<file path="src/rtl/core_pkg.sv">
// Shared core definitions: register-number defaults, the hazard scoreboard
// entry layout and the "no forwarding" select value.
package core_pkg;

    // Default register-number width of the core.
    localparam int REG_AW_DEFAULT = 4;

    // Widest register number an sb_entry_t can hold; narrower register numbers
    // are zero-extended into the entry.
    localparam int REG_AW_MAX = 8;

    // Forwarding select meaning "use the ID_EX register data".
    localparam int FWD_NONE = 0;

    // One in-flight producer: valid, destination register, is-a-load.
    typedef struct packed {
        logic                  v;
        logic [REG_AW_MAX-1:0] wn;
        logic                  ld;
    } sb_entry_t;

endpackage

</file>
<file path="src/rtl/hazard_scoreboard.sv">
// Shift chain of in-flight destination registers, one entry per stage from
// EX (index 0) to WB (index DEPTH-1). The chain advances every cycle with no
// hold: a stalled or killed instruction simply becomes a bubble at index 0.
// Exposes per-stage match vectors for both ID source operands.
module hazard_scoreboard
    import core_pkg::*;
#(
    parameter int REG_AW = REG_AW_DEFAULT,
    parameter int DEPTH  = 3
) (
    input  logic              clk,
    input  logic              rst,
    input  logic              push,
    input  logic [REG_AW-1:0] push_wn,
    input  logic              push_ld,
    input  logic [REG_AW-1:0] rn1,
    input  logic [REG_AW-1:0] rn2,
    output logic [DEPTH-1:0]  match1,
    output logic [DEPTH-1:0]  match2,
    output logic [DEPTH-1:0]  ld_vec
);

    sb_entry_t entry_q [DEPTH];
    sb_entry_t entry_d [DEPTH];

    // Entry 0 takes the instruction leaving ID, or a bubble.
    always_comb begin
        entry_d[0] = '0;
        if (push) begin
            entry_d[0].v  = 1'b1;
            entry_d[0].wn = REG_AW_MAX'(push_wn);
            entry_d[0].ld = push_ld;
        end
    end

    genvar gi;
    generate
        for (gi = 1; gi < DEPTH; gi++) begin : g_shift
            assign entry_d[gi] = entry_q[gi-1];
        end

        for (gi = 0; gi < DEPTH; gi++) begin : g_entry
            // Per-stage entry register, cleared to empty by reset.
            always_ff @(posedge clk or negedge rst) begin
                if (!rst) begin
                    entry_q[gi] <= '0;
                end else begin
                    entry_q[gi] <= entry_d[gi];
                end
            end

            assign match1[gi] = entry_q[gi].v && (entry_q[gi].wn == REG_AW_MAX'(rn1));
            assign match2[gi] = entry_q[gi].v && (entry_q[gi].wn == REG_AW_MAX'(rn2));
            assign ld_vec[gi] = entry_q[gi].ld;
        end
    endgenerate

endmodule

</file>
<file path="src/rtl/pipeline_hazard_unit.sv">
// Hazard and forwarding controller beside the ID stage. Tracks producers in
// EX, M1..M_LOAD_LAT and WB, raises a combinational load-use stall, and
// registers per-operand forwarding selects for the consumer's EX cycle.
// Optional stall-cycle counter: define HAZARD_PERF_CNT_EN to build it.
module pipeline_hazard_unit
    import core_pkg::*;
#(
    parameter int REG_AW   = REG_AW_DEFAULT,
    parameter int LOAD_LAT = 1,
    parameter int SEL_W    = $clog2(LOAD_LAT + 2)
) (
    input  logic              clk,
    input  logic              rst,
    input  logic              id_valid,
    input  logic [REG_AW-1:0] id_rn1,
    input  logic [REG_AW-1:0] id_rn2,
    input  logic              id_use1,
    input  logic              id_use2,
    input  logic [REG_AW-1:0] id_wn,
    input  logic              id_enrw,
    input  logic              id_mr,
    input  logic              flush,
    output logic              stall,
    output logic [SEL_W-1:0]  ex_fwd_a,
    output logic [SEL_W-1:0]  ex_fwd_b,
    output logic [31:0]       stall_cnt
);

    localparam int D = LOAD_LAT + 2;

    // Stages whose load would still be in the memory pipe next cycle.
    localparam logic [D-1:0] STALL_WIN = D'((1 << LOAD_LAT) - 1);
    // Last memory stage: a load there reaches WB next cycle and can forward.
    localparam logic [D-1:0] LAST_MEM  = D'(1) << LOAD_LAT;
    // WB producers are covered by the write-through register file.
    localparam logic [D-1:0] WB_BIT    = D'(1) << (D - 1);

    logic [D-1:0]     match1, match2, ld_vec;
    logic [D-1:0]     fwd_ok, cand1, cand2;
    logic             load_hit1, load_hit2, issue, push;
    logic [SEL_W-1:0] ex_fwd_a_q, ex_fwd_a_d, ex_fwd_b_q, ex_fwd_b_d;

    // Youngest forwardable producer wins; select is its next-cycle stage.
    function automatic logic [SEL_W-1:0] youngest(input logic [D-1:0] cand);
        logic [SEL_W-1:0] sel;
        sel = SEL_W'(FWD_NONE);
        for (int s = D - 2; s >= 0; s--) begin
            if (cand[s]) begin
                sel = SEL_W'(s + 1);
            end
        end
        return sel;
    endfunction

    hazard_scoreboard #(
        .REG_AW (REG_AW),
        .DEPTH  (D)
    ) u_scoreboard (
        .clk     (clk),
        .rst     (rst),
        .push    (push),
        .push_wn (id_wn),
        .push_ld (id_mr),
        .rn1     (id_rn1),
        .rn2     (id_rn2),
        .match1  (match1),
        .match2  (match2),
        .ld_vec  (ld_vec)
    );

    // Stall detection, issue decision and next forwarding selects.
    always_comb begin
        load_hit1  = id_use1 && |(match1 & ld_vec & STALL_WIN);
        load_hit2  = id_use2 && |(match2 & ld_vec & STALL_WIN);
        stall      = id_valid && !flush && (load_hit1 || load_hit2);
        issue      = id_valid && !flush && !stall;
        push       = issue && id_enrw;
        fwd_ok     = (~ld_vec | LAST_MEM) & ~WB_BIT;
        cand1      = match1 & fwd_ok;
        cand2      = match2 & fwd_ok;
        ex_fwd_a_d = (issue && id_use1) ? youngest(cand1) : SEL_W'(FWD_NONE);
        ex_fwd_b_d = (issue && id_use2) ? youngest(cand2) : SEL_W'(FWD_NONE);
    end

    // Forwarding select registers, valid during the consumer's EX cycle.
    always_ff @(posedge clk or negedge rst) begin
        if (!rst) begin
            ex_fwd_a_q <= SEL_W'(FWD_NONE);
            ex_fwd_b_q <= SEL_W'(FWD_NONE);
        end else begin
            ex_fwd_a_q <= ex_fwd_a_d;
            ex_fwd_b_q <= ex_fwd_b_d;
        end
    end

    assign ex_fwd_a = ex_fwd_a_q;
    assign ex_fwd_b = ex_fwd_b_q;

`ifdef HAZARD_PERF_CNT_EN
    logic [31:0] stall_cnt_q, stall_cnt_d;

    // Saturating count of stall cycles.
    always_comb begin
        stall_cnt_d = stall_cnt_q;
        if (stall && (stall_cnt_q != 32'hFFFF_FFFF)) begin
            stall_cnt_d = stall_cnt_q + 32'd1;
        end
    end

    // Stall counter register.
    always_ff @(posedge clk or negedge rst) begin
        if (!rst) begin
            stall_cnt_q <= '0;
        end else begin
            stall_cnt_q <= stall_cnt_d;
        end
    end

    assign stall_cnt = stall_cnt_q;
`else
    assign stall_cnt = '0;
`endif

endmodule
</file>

* * *

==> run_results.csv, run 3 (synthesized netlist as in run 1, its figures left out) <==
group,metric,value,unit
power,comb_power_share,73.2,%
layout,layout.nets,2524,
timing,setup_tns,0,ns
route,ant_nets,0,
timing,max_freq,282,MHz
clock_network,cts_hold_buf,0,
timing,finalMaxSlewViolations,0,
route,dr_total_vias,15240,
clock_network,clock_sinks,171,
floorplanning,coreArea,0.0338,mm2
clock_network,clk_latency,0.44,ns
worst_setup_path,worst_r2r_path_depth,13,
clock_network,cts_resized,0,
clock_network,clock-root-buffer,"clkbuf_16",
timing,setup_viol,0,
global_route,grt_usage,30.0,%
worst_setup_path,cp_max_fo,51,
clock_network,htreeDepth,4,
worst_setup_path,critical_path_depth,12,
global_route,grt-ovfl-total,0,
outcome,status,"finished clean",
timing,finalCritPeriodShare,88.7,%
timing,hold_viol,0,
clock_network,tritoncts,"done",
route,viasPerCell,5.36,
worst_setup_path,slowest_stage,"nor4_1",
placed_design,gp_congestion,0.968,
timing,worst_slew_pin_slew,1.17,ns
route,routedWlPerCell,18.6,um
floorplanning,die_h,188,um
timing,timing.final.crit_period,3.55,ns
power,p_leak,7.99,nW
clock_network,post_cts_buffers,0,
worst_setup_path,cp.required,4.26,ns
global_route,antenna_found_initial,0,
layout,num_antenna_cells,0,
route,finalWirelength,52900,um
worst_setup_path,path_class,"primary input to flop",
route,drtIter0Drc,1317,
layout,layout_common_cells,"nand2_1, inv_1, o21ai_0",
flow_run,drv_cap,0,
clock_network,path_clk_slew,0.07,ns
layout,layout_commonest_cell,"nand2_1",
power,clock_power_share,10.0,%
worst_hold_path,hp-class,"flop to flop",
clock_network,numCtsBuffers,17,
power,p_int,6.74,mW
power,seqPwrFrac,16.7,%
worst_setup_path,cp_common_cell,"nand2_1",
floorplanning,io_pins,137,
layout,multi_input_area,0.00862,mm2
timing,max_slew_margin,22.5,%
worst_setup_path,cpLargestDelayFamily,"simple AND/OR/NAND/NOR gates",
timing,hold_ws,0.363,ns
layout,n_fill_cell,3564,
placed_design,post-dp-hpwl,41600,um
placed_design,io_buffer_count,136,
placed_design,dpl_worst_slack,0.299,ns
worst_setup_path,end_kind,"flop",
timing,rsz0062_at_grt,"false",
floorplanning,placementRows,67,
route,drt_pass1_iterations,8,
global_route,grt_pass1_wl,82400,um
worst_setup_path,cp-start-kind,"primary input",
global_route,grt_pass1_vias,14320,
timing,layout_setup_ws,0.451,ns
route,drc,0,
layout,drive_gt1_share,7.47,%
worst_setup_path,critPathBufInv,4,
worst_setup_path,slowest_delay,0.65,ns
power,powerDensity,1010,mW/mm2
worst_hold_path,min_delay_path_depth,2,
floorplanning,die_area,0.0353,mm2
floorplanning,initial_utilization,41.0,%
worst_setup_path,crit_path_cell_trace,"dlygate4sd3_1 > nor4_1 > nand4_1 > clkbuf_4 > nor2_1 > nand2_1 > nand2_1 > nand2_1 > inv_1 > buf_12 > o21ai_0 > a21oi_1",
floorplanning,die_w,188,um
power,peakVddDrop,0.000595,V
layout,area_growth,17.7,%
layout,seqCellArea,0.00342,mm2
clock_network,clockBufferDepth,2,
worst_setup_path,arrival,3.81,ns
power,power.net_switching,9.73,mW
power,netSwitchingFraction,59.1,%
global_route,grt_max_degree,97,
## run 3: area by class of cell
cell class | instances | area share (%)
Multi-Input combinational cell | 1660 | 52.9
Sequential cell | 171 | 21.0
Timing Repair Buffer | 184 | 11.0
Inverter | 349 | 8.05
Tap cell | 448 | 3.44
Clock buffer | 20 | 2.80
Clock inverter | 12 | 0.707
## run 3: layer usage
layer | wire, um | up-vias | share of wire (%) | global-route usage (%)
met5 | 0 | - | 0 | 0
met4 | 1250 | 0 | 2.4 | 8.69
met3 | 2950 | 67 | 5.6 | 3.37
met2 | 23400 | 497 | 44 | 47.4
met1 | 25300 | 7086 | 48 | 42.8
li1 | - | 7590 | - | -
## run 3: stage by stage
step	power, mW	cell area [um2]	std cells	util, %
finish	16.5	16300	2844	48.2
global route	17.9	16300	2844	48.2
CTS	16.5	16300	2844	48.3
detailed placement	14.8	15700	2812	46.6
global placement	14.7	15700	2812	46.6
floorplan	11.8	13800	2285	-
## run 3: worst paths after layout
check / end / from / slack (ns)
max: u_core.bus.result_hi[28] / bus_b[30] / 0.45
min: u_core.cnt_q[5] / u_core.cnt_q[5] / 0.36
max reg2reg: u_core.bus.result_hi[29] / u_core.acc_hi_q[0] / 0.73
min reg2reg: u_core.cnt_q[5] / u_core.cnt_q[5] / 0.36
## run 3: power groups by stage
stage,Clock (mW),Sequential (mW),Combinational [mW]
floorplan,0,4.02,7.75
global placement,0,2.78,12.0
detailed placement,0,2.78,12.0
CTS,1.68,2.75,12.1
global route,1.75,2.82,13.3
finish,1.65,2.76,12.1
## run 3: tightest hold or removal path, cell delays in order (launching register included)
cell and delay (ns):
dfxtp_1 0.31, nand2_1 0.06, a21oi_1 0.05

» EXERCISE DIRECTIONS:
Go through the data above and count the lines that hold "layer". Respond with the number and no other words.

» RESPONSE TO THIS TASK:
2